When the truck halted, Earl knew it meant the fire. His father didn’t have to say a word. Whatever they foraged out of the ditches was piled on the hard-packed surface of the road, rotten fence posts, dried Russian thistle, beer boxes. “Bigger, bigger,” his father urged, as they stumbled through the dark in a frenzy, filling their arms with water-killed willow, a smashed turkey crate, a weathered fir plank fallen off a load of lumber. Some nights the flames roared and blustered ten feet high, submerging the stars in a fizz of sparks. His father stood as close to the bonfire as he could bear, so close that Earl wondered his shirt didn’t begin to curl and smoke.
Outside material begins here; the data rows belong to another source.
File: config.mk
export PLATFORM = sky130hd
export DESIGN_NAME = jrpd_ctrl
export DESIGN_NICKNAME = d
export VERILOG_FILES = /design/src/rtl/core/jrpd_pkg.sv /design/src/rtl/core/jrpd_ctrl.sv
export SDC_FILE = /design/constraint.sdc
export NUM_CORES = 1
export LEC_CHECK = 0
export BUFFER_PORTS_ARGS = -buffer_cell sky130_fd_sc_hd__buf_2
export CAP_MARGIN = 0
export CORE_MARGIN = 1.5
export CORE_UTILIZATION = 48
export DETAILED_ROUTE_END_ITERATION = 8
export GPL_TIMING_DRIVEN = 0
export MAX_ROUTING_LAYER = met4
export PLACE_DENSITY = 0.74
export SYNTH_ARGS = -nofsm -noshare
export SYNTH_HDL_FRONTEND = slang
export SYNTH_SLANG_ARGS = --single-unit
export TNS_END_PERCENT = 10
File: constraint.sdc
create_clock -name aclk -period 1.7 [get_ports aclk]
set_input_delay 0.51 -clock aclk [delete_from_list [all_inputs] [get_ports aclk]]
set_output_delay 0.51 -clock aclk [all_outputs]
set_load 0.01 [all_outputs]
File: src/rtl/core/jrpd_pkg.sv
// shared types, constants and register codes for the joint ramp pd torque controller
// no dependencies; every other file refers to this package by scoped names
package jrpd_pkg;

    // default number of joints served by the stores
    localparam int JOINT_COUNT_DEF = 7;

    // q12.20 fixed point
    localparam int FRAC_BITS = 20;

    // setpoint step per tick is speed / 1000 (one millisecond tick)
    localparam int TICK_DIVISOR = 1000;
    // floor(2^41 / 1000), quotient estimate is (speed * recip) >> 41
    localparam logic [31:0] TICK_RECIP = 32'd2199023255;

    // reset value of the torque step limit, 1.0 in q12.20
    localparam logic [30:0] TORQUE_STEP_RESET = 31'd1048576;

    // item function codes
    localparam logic FUNC_START  = 1'b0;
    localparam logic FUNC_UPDATE = 1'b1;

    // configuration port address width, registers at 4*i
    localparam int CFG_ADDR_W = 5;

    // configuration register indexes
    typedef enum logic [2:0] {
        REG_STIFFNESS  = 3'd0,
        REG_DAMPING    = 3'd1,
        REG_VEL_LIMIT  = 3'd2,
        REG_ACCEL      = 3'd3,
        REG_STEP_LIMIT = 3'd4
    } cfg_index_t;

    // input beat
    typedef struct packed {
        logic               func;
        logic [2:0]         joint;
        logic signed [31:0] position;
        logic signed [31:0] velocity;
        logic signed [31:0] coriolis_torque;
        logic signed [31:0] previous_command;
        logic signed [31:0] target_offset;
        logic [20:0]        period;
    } in_t;

    // result beat
    typedef struct packed {
        logic [2:0]         out_joint;
        logic signed [31:0] torque;
        logic               holding;
    } out_t;

    // configuration register contents
    typedef struct packed {
        logic [30:0] stiffness_gain;
        logic [30:0] damping_gain;
        logic [30:0] velocity_limit;
        logic [30:0] accel_rate;
        logic [30:0] torque_step_limit;
    } cfg_t;

    // sequencer commands to the datapath, one strobe per step
    typedef struct packed {
        logic idle;
        logic start;
        logic ramp;
        logic speed;
        logic div;
        logic corr;
        logic law;
        logic err;
        logic mul_d;
        logic mul_p;
        logic sum;
        logic out;
    } dp_cmd_t;

    // datapath status back to the sequencer
    typedef struct packed {
        logic new_start;
        logic new_joint_ok;
        logic out_free;
    } dp_status_t;

endpackage

File: src/rtl/core/jrpd_ctrl.sv
// sequencer for the joint ramp pd torque controller
// depends on jrpd_pkg for the command and status bundles
module jrpd_ctrl (
    input  logic                  aclk,
    input  logic                  aresetn,
    input  logic                  s_valid,
    input  jrpd_pkg::dp_status_t  status,
    output jrpd_pkg::dp_cmd_t     cmd
);

    typedef enum logic [3:0] {
        ST_IDLE,
        ST_START,
        ST_RAMP,
        ST_SPEED,
        ST_DIV,
        ST_CORR,
        ST_LAW,
        ST_ERR,
        ST_MUL_D,
        ST_MUL_P,
        ST_SUM,
        ST_OUT
    } state_t;

    state_t              state_reg;
    state_t              state_next;
    jrpd_pkg::dp_cmd_t   cmd_reg;

    assign cmd = cmd_reg;

    // command strobes that go with each state
    function automatic jrpd_pkg::dp_cmd_t cmd_for(input state_t st);
        jrpd_pkg::dp_cmd_t c;
        c = '0;
        case (st)
            ST_IDLE:  c.idle  = 1'b1;
            ST_START: c.start = 1'b1;
            ST_RAMP:  c.ramp  = 1'b1;
            ST_SPEED: c.speed = 1'b1;
            ST_DIV:   c.div   = 1'b1;
            ST_CORR:  c.corr  = 1'b1;
            ST_LAW:   c.law   = 1'b1;
            ST_ERR:   c.err   = 1'b1;
            ST_MUL_D: c.mul_d = 1'b1;
            ST_MUL_P: c.mul_p = 1'b1;
            ST_SUM:   c.sum   = 1'b1;
            ST_OUT:   c.out   = 1'b1;
            default:  c = '0;
        endcase
        return c;
    endfunction

    // next state: update steps in order, out may stall
    always_comb begin
        state_next = state_reg;
        case (state_reg)
            ST_IDLE: begin
                if (s_valid && cmd_reg.idle && status.new_joint_ok) begin
                    state_next = status.new_start ? ST_START : ST_RAMP;
                end
            end
            ST_START: state_next = ST_IDLE;
            ST_RAMP:  state_next = ST_SPEED;
            ST_SPEED: state_next = ST_DIV;
            ST_DIV:   state_next = ST_CORR;
            ST_CORR:  state_next = ST_LAW;
            ST_LAW:   state_next = ST_ERR;
            ST_ERR:   state_next = ST_MUL_D;
            ST_MUL_D: state_next = ST_MUL_P;
            ST_MUL_P: state_next = ST_SUM;
            ST_SUM:   state_next = ST_OUT;
            ST_OUT: begin
                if (status.out_free) begin
                    state_next = ST_IDLE;
                end
            end
            default:  state_next = ST_IDLE;
        endcase
    end

    // state and registered command outputs
    always_ff @(posedge aclk) begin
        if (!aresetn) begin
            state_reg <= ST_IDLE;
            cmd_reg   <= '0;
        end else begin
            state_reg <= state_next;
            cmd_reg   <= cmd_for(state_next);
        end
    end

endmodule

==> results of run 1 <==
[logic make-up after synthesis]
logic type,share of synthesized area
and+or+nand+nor,0.298
DFF,0.474
AOI/OAI and AO/OA,0.150
buffers and inverters,0.0778
[cell type report]
type,instances,area (um^2)
Fill cell,118,499
Sequential cell,16,320
Multi-Input combinational cell,47,303
Timing Repair Buffer,17,85.1
Buffer,4,45.0
Clock buffer,3,22.5
Tap cell,15,18.8
Inverter,2,7.51
[power breakdown]
| group | internal, mW | switching [mW] |
|---|---|---|
| clock | 0.0823 | 0.110 |
| combinational | 0.0596 | 0.0760 |
| sequential | 0.393 | 0.00845 |
[per-layer routing]
layer  up-vias  wire, um  global-route usage
li1        286         -                   -
met1       236       551               0.215
met2        15       584               0.294
met3         5        48              0.0333
met4         0        31               0.100
met5         -         0                   -
[worst max-delay path by stage]
stage / start / end / slack [ns] / depth (start not counted)
final: state_reg[0] / cmd[1] / 0.31 / 5
after global routing: state_reg[1] / cmd[9] / 0.23 / 5
after CTS: state_reg[0] / cmd[1] / 0.30 / 5
after detailed placement: status[0] / cmd[11] / 0.15 / 5
after global placement: status[0] / cmd[11] / 0.13 / 5
after floorplan: status[0] / cmd[11] / 0.32 / 4
[critical path, cell delays in order (launching register included)]
cell	delay, ns
dfxtp_1	0.33
buf_6	0.13
a21boi_1	0.12
a221o_1	0.31
nor2_1	0.27
a211oi_1	0.10
[Yosys cell counts (2+ instances only)]
cell type   n
o21ai_0     2
a21oi_1     4
nand3_1     2
nand2b_1    2
buf_6       2
dfxtp_1    16
nor2_1      6
nand2_1     3
nand3b_1    3
or3_4       2
nor3_1      6
a211oi_1    2
[layout by cell type, fill, tap and decap left out, types with 2 or more instances in the layout]
cell type  instances
a211oi_1           2
a21oi_1            4
buf_2             17
buf_6              2
clkbuf_4           3
dfxtp_1           16
nand2_1            3
nand2b_1           2
nand3_1            2
nand3b_1           3
nor2_1             6
nor3_1             6
o21ai_0            2
or3_4              2
==> flow_summary.ini, run 1 <==
[timing]
report.final.slew_viol_count = 0
relSlewSlack = 0.625
whs_ns = 0.539
layout_min_cycle_time_ns = 1.39
finalWorstSetupSlack_ns = 0.308
fmax_mhz = 718
worst_pin_slew_ns = 0.557
fin_tns_setup_ns = 0
period_share = 0.819
setup_viol = 0
finalHoldViolations = 0
fin_worst_skew_ns = 0.00352
rsz0062_at_grt = no

[clock_network]
cts_root_buf = clkbuf_4
clk_pin_slew_ns = 0.09
cts.sinks = 16
worstSkewPairLatency_ns = 0.28
ctsResizeCount = 0
cts_inserted_buffers = 3
cts_hold_buf = 0
cts_tree = built
post_cts_buffers = 0
htree_levels = 1
clockBufferDepth = 2

[critical_path]
endpoint_kind = flip-flop
reg2reg_from = state_reg[0]
worst-r2r-setup-slack_ns = 0.31
critPathMaxFanout = 10
start_kind = flip-flop
arrival_ns = 1.54
r2r-end = cmd[1]
worst_r2r_path_depth = 5
cp_data_required_time_ns = 1.84
path_class = flip-flop to flip-flop

[placement]
dpl.cell_count = 101
gp_congestion = 0.872
place_ws_ns = 0.145
placement.io_buffers = 17
hpwlAfterDp_um = 913
placed_area_um2 = 779

[cells_and_area]
nets = 97
layout-drive-gt1-share = 0.371
finalInstanceArea_um2 = 802
diodes = 0
final_core_util = 0.616
largest_register_ffs = 12
final_cells = 104
area_growth_pct = 18.7

[floorplan]
rows = 13
die_area_um2 = 1640
io_pins = 18
dieHeight_um = 40.5
die_w_um = 40.5
coreArea_um2 = 1300
initial_core_util = 0.519

[job]
drv_cap = 0

[global_routing]
grt_max_degree = 11
grt-ovfl-total = 0
grt_pass1_wl_um = 1840
grt_pass1_vias = 444
gr-usage-all-layers = 0.184
antenna_found_initial = 0

[worst_hold_path]
min_from = aresetn
hold_class = input port to flip-flop
min_to = state_reg[0]
whs_path_depth = 2

[logic_synthesis]
syn_avg_cell_area_um2 = 9.79
ys_seq_area_frac = 0.474
synth-main-ff-cell = dfxtp_1
ys_warn_count = 0
synth_nets = 75
yosys.area.top_type = dfxtp_1
async_reset_ff_frac = 0
yosys-top-cells-area = dfxtp_1 (47%), nor3_1 (4.4%), buf_6 (3.3%)
ys_ff_latch = 16
synth_top_area_frac = 0.474
synthCells = 69
synth.distinct_cells = 31
synth.cell_area_um2 = 676
synth_edf_count = 0

[detailed_routing]
num_vias = 542
drc = 0
routed_wl_um = 1220
drtIter0Drc = 6
firstDrtPassIters = 4
ant_nets = 0
wl_per_cell_um = 11.7
avgViaCountPerCell = 5.21

[pwr]
finalPower_uw = 729
ir_drop_uv = 403
power_density_nw_per_um2 = 909
power.leakage_nw = 0.349

[run_status]
outcome = complete, no violations
Power figures use the tool's default switching activity.
==> inputs of run 2 (changes only) <==
==> constraint.sdc (replaced) <==
create_clock -name aclk -period 1.3 [get_ports aclk]
set_input_delay 0.39 -clock aclk [delete_from_list [all_inputs] [get_ports aclk]]
set_output_delay 0.39 -clock aclk [all_outputs]
set_load 0.01 [all_outputs]
==> flow_summary.ini, run 2 (synthesized netlist as in run 1, its figures left out) <==
[cells_and_area]
diodes = 0
largest_register_ffs = 12
finalInstanceArea_um2 = 845
final_cell_mix = buf_2 (17), dfxtp_1 (14), nor2_1 (5)
layout-drive-gt1-share = 0.472
area_growth_pct = 25.0
ff_latch_area_um2 = 323
fill_cells = 113
mostFrequentLayoutCell = buf_2
nets = 97
multiInputGateArea_um2 = 339

[clock_network]
htree_levels = 1
clk_pin_slew_ns = 0.08
post_cts_buffers = 0
cts_root_buf = clkbuf_4
cts_tree = built
cts_inserted_buffers = 3
worstSkewPairLatency_ns = 0.29
cts.sinks = 16
clockBufferDepth = 2

[worst_hold_path]
hold_class = input port to flip-flop

[global_routing]
grt_max_degree = 11
met3_usage = 0.0333
grt_util_met2 = 0.306
use_met1 = 0.229
gr-usage-all-layers = 0.192
grt-ovfl-total = 0
grt_pass1_wl_um = 1910
antenna_found_initial = 0
grt_pass1_vias = 446
gr-max-usage-layer = met2

[detailed_routing]
drc = 0
avgViaCountPerCell = 5.26
wl_per_cell_um = 12.3
ant_nets = 0
firstDrtPassIters = 4
routed_wl_um = 1280
drtIter0Drc = 4
num_vias = 547

[run_status]
violations = setup timing
outcome = finished, violations left

[pwr]
power_frac_seq = 0.534
power.leakage_nw = 0.370
combPwrFrac = 0.200
clkPwrFrac = 0.266
ir_drop_uv = 599
switching_share = 0.284
power_density_nw_per_um2 = 1170
switchingPower_uw = 280
finalPower_uw = 984
intPower_uw = 705

[timing]
fmax_mhz = 729
setup_viol = 9
report.final.slew_viol_count = 0
finalHoldViolations = 0
period_share = 1.06
rsz0062_at_grt = yes
worst_pin_slew_ns = 0.346
finalWorstSetupSlack_ns = -0.0721
fin_worst_skew_ns = 0.00917
relSlewSlack = 0.769
layout_min_cycle_time_ns = 1.37

[floorplan]
io_pins = 18
coreArea_um2 = 1300
initial_core_util = 0.519
rows = 13
dieHeight_um = 40.5
die_area_um2 = 1640
die_w_um = 40.5

[placement]
placement.io_buffers = 17
hpwlAfterDp_um = 913
placed_area_um2 = 779
place_ws_ns = -0.135
gp_congestion = 0.872

[job]
drv_cap = 0

[critical_path]
arrival_ns = 1.59
endpoint_kind = flip-flop
cpMaxStageDelayCell = dfxtp_2
path_class = flip-flop to flip-flop
path_cells = buf_6, a21boi_1, a221o_1, or2_4, nor3_4
cpLargestDelayFamily = compound AO/OA/AOI/OAI gates
cp_data_required_time_ns = 1.52
start_kind = flip-flop
max_stage_delay_ns = 0.33
path_buf_inv = 1
critPathMaxFanout = 10
-- run 2: stage by stage --
step           utilization  instances  TNS (ns)  hold WS (ns)
2_1_floorplan            -         69         0         0.512
3_3_place_gp         0.599        101    -0.573         0.544
3_5_place_dp         0.599        101    -0.576         0.547
4_1_cts              0.631        104    -0.245         0.412
5_1_grt              0.649        104    -0.952         0.418
6_report             0.649        104    -0.312         0.418
-- run 2: area by class of cell --
type / instances / share of cell area
Multi-Input combinational cell: 47 / 0.401
Sequential cell: 16 / 0.382
Timing Repair Buffer: 17 / 0.101
Buffer: 4 / 0.0578
Clock buffer: 3 / 0.0267
Tap cell: 15 / 0.0222
Inverter: 2 / 0.00889
-- run 2: per-layer routing --
layer	share of wire	vias up	wire, um
li1	-	283	-
met1	0.45	244	570
met2	0.49	15	626
met3	0.038	5	49
met4	0.024	0	31
met5	0	-	0
-- run 2: path summary, 6_finish.rpt --
check / from / to / slack (ns) / cells after the start
setup / recovery: state_reg[0] / cmd[0] / -0.07 / 5
hold reg to reg: state_reg[2] / cmd[8] / 0.55 / 2
setup reg to reg: state_reg[0] / cmd[0] / -0.07 / 5
hold / removal: aresetn / state_reg[1] / 0.42 / 2
-- run 2: worst reg2reg max path: cells and delay by family, from the launching register on --
kind,cells,cell delay (ns)
buf+inv,1,0.13
simple gates,2,0.41
compound gates,2,0.44
flops,1,0.33
-- run 2: repair_timing --
item | 4_1_cts | 5_1_grt
hold buffers | 0 | 0
pin swaps | 2 | 2
hold endpoints to repair | 0 | 0
endpoints found under the setup margin | 10 | 10
gates cloned | 0 | 0
gates resized for setup | 7 | 5
-- run 2: power by group through the flow --
stage | clock network [mW] | registers (mW) | logic [mW]
final | 0.262 | 0.526 | 0.197
after global routing | 0.285 | 0.529 | 0.215
after CTS | 0.258 | 0.526 | 0.185
after detailed placement | 0 | 0.536 | 0.175
after global placement | 0 | 0.535 | 0.174
after floorplan | 0 | 0.544 | 0.119
==> inputs of run 3 (changes only) <==
==> config.mk (replaced) <==
export PLATFORM = sky130hd
export DESIGN_NAME = jrpd_ctrl
export DESIGN_NICKNAME = d
export VERILOG_FILES = /design/src/rtl/core/jrpd_pkg.sv /design/src/rtl/core/jrpd_ctrl.sv
export SDC_FILE = /design/constraint.sdc
export NUM_CORES = 1
export LEC_CHECK = 0
export CAP_MARGIN = 0
export CORE_AREA = 2 2 39 41
export DETAILED_ROUTE_END_ITERATION = 8
export DIE_AREA = 0 0 41 43
export DONT_BUFFER_PORTS = 1
export GPL_TIMING_DRIVEN = 0
export MAX_ROUTING_LAYER = met4
export PLACE_DENSITY = 0.66
export SYNTH_ARGS = -nofsm -noshare
export SYNTH_HDL_FRONTEND = slang
export SYNTH_SLANG_ARGS = --single-unit
export TNS_END_PERCENT = 10
==> flow_summary.ini, run 3 (synthesized netlist as in run 1, its figures left out) <==
[cells_and_area]
diodes = 0
area_growth_pct = 14.4
final_cell_mix = dfxtp_1 (13), nor2_1 (4), a21oi_1 (4), nor3_1 (4)
final_core_util = 0.559
ff_latch_area_um2 = 324
nets = 80
mostFrequentLayoutCell = dfxtp_1
largest_register_ffs = 12
layout-drive-gt1-share = 0.370
multiInputGateArea_um2 = 337
fill_cells = 125

[timing]
fmax_mhz = 740
worst_pin_slew_ns = 0.432
report.final.slew_viol_count = 0
setup_viol = 7
fin_tns_setup_ns = -0.210
rsz0062_at_grt = yes
relSlewSlack = 0.710
finalHoldViolations = 0
period_share = 1.04
fin_worst_skew_ns = 0.00174
finalWorstSetupSlack_ns = -0.0523
layout_min_cycle_time_ns = 1.35

[pwr]
ir_drop_uv = 565
switchingPower_uw = 261
power_frac_seq = 0.525
power.leakage_nw = 0.281
finalPower_mw = 1.02
intPower_uw = 759
clkPwrFrac = 0.313
combPwrFrac = 0.162
switching_share = 0.256
power_density_nw_per_um2 = 1320

[run_status]
violations = setup timing
outcome = finished, violations left

[worst_hold_path]
min_from = aresetn
hold_class = input port to flip-flop
min_to = state_reg[0]
whs_path_depth = 1

[detailed_routing]
num_vias = 491
drc = 0
drtIter0Drc = 5
avgViaCountPerCell = 5.52
ant_nets = 0
firstDrtPassIters = 4
wl_per_cell_um = 12.6
routed_wl_um = 1120

[clock_network]
cts_hold_buf = 0
cts_inserted_buffers = 3
cts_root_buf = clkbuf_4
cts_tree = built
cts.sinks = 16
clk_pin_slew_ns = 0.09
htree_levels = 1
post_cts_buffers = 0
clockBufferDepth = 2
worstSkewPairLatency_ns = 0.28

[placement]
hpwlAfterDp_um = 821
placement.io_buffers = 0
gp_congestion = 0.769

[critical_path]
arrival_ns = 1.58
max_stage_delay_ns = 0.33
worst-r2r-setup-slack_ns = -0.05
path_buf_inv = 1
endpoint_kind = flip-flop
path_class = flip-flop to flip-flop
cp_data_required_time_ns = 1.53
cpLargestDelayFamily = compound AO/OA/AOI/OAI gates
cpMaxStageDelayCell = dfxtp_2
worst_r2r_path_depth = 5
reg2reg_from = state_reg[0]
start_kind = flip-flop
critPathMaxFanout = 10
path_cells = buf_6, a21boi_1, a221o_1, nor2_2, and2_1
r2r-end = state_reg[0]

[floorplan]
dieHeight_um = 43
coreArea_um2 = 1380
rows = 14
io_pins = 18
die_w_um = 41
initial_core_util = 0.488
die_area_um2 = 1760

[job]
drv_cap = 0

[global_routing]
grt_max_degree = 11
grt_pass1_vias = 450
grt-ovfl-total = 0
antenna_found_initial = 0
grt_pass1_wl_um = 1910
gr-usage-all-layers = 0.170
## run 3: timing repair
action                     in CTS  in global routing
pin swaps                       1                  2
setup endpoints to repair      10                 10
gates resized for setup         6                  7
## run 3: layout make-up
class	count	share of cell area
multi-input combinational	47	0.435
tap	16	0.0259
buffer	4	0.0631
inverter	2	0.00971
sequential	16	0.419
clock buffer	4	0.0469
## run 3: stage by stage
step / hold slack [ns] / instance area (um^2) / cells / setup WS, ns
6_report: 0.242 / 773 / 89 / -0.0523
2_1_floorplan: 0.512 / 676 / 69 / 0.0427
3_3_place_gp: 0.537 / 696 / 85 / -0.0454
4_1_cts: 0.227 / 751 / 89 / -0.0714
3_5_place_dp: 0.525 / 696 / 85 / -0.0532
5_1_grt: 0.223 / 773 / 89 / -0.110
## run 3: layer usage
| metal | share of wire | global-route usage |
|---|---|---|
| met3 | 0.038 | 0.0471 |
| met4 | 0.036 | 0.120 |
| met2 | 0.49 | 0.219 |
| met5 | 0 | - |
| met1 | 0.43 | 0.219 |
## run 3: how the worst max path moves through the flow
stage / startpoint / endpoint / slack (ns) / cells past startpoint
6_report: state_reg[0] / state_reg[0] / -0.05 / 5
5_1_grt: state_reg[0] / cmd[7] / -0.11 / 5
4_1_cts: state_reg[0] / cmd[10] / -0.07 / 5
3_5_place_dp: status[0] / cmd[11] / -0.05 / 4
3_3_place_gp: status[0] / cmd[11] / -0.05 / 4
2_1_floorplan: status[0] / cmd[11] / 0.04 / 4
## run 3: worst register-to-register path, delay by kind of cell (launching register included)
family / cells / cell delay (ns)
AND/OR/NAND/NOR: 2 / 0.40
AO/OA/AOI/OAI: 2 / 0.43
flip-flops: 1 / 0.33
buffers and inverters: 1 / 0.13
## run 3: power groups by stage
stage	Sequential (mW)	Clock (mW)	Combinational, mW
final	0.536	0.319	0.165
after floorplan	0.544	0	0.119
after detailed placement	0.547	0	0.139
after global placement	0.546	0	0.138
after CTS	0.537	0.339	0.155
after global routing	0.541	0.362	0.181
“There’s nothing like fire,” his father said, “to take the cold and darkness away. Is there, Earl?”
The sun rose on charred sticks, ashes, and Earl asleep in the truck. Only with daybreak did Monkman trust himself to start the engine and return to Connaught. In first light and the cold of dawn he wrapped his arms around himself and scattered the remains of the fire up and down the road with his boots. Then he crept home, driving painfully slow and careful so as not to disturb the sleep of his son, who, nevertheless, from time to time, spoke out in his dreams.
Monkman knew what awaited him. Vera. Vera in her mother’s housecoat, looking sallow and hollow-eyed. It bothered him to see her so, in her mother’s housecoat. Many a time he had almost brought himself to speak to her about her wearing of it. It wasn’t respectful or right the way she had gone into her mother’s closet and helped herself. To see her sashaying and promenading around in it, trailing ash and cigarette smoke like the Queen of Sheba, particularly galled him. Smoking was not a habit Martha had indulged in, or approved of.